WHAT TO WORK ON | Range to output from the entries below: the line containing "wl_per_cell_um = 15.3" through the line containing "gp_congestion = 0.979". Set it down exactly, ends included, nothing else.

PROVIDED RECORDS |
━━━━━━━━━━━━━━━━━━━━━━━━━━━━━━

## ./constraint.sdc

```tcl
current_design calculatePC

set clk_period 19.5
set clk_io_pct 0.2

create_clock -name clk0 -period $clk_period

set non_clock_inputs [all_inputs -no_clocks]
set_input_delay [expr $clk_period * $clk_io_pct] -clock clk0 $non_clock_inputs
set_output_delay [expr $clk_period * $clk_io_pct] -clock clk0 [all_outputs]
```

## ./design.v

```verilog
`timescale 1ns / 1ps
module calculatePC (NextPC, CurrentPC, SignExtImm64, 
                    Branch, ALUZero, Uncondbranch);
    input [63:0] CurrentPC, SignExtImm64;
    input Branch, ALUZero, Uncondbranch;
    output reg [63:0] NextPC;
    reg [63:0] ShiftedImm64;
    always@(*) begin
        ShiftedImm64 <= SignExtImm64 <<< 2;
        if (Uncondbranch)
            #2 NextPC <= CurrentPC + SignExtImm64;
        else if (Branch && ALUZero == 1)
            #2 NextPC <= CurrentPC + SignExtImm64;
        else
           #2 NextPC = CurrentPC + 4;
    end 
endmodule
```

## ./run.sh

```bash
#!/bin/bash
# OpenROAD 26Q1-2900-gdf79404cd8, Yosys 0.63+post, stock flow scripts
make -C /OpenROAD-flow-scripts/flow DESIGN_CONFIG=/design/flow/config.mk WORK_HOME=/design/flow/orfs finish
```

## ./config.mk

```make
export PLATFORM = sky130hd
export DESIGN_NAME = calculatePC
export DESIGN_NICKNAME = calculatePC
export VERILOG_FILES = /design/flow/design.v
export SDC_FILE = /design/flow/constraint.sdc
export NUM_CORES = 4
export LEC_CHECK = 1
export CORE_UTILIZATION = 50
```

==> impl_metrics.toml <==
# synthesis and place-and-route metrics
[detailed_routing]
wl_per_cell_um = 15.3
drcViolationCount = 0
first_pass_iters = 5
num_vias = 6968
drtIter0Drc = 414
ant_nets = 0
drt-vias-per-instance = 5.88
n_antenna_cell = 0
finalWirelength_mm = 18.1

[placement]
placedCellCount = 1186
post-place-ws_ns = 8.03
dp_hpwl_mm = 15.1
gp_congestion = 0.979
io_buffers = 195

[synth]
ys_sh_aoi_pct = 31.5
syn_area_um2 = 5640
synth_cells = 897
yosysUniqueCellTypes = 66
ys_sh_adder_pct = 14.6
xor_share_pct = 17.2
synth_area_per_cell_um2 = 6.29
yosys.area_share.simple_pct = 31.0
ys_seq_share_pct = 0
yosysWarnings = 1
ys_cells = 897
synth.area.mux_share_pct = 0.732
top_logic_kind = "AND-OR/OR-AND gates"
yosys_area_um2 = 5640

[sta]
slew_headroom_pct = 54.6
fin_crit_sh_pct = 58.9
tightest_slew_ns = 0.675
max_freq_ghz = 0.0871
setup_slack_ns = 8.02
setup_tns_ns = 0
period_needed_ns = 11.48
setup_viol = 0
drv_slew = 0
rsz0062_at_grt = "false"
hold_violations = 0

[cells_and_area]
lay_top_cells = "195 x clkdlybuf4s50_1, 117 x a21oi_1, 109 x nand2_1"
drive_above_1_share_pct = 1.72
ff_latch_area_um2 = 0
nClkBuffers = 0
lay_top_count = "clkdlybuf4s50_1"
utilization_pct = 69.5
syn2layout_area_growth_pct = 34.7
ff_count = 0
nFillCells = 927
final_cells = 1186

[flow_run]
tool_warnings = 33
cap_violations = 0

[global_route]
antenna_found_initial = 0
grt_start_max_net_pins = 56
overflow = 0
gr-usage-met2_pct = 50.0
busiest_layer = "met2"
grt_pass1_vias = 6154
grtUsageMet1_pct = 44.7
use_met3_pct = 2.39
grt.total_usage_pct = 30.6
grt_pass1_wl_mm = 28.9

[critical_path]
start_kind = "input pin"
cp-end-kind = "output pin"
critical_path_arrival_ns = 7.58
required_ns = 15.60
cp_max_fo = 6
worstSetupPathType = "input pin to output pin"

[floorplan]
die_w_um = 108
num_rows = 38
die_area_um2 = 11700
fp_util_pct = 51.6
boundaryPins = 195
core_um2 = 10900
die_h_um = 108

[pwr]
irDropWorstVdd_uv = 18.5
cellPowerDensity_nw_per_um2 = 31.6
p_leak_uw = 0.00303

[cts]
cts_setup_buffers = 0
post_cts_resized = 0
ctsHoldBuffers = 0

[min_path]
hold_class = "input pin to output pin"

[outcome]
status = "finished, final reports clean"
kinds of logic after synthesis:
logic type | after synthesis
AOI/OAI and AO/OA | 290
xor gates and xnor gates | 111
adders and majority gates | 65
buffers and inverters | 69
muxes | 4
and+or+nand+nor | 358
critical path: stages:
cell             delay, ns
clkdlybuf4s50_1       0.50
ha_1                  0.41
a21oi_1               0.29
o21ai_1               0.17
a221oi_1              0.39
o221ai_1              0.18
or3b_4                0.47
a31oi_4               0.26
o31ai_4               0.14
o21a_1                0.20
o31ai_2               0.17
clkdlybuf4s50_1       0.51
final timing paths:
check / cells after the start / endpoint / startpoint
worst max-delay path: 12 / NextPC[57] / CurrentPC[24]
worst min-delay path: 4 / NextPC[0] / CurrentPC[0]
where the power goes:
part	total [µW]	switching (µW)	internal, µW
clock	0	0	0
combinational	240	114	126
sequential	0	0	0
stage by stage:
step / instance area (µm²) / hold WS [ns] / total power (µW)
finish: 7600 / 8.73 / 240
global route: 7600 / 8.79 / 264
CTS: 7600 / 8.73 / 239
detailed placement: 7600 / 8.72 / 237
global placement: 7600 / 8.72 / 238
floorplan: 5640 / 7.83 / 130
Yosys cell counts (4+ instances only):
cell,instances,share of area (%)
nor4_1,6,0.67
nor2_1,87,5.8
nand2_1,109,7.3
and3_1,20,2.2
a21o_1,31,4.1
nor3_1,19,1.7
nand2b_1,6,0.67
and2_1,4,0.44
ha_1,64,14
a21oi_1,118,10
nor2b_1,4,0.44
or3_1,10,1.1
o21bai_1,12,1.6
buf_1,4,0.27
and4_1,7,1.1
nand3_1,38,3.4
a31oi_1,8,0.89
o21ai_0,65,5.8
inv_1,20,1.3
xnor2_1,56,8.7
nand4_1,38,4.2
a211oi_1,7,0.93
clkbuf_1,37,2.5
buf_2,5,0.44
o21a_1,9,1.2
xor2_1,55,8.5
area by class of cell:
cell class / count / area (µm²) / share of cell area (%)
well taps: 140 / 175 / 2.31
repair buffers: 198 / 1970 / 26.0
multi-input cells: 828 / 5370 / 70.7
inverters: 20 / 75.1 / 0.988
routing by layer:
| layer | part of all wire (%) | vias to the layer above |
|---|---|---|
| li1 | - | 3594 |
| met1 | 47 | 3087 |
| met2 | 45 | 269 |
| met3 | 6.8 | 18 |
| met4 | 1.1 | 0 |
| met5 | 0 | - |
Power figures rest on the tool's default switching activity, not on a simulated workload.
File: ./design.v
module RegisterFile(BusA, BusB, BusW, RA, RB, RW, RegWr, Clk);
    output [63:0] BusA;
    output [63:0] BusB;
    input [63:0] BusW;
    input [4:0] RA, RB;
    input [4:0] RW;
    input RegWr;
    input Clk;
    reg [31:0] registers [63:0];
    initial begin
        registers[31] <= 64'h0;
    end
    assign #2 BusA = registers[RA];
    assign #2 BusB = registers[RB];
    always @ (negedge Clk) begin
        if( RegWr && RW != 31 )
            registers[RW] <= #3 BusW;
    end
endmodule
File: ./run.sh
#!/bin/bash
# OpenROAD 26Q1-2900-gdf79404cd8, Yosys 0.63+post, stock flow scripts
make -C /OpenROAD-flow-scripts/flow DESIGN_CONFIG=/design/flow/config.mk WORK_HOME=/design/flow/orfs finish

━━━━━━━━━━━━━━━━━━━━━━━━━━━━━━

RESPONSE BOX |
wl_per_cell_um = 15.3
drcViolationCount = 0
first_pass_iters = 5
num_vias = 6968
drtIter0Drc = 414
ant_nets = 0
drt-vias-per-instance = 5.88
n_antenna_cell = 0
finalWirelength_mm = 18.1

[placement]
placedCellCount = 1186
post-place-ws_ns = 8.03
dp_hpwl_mm = 15.1
gp_congestion = 0.979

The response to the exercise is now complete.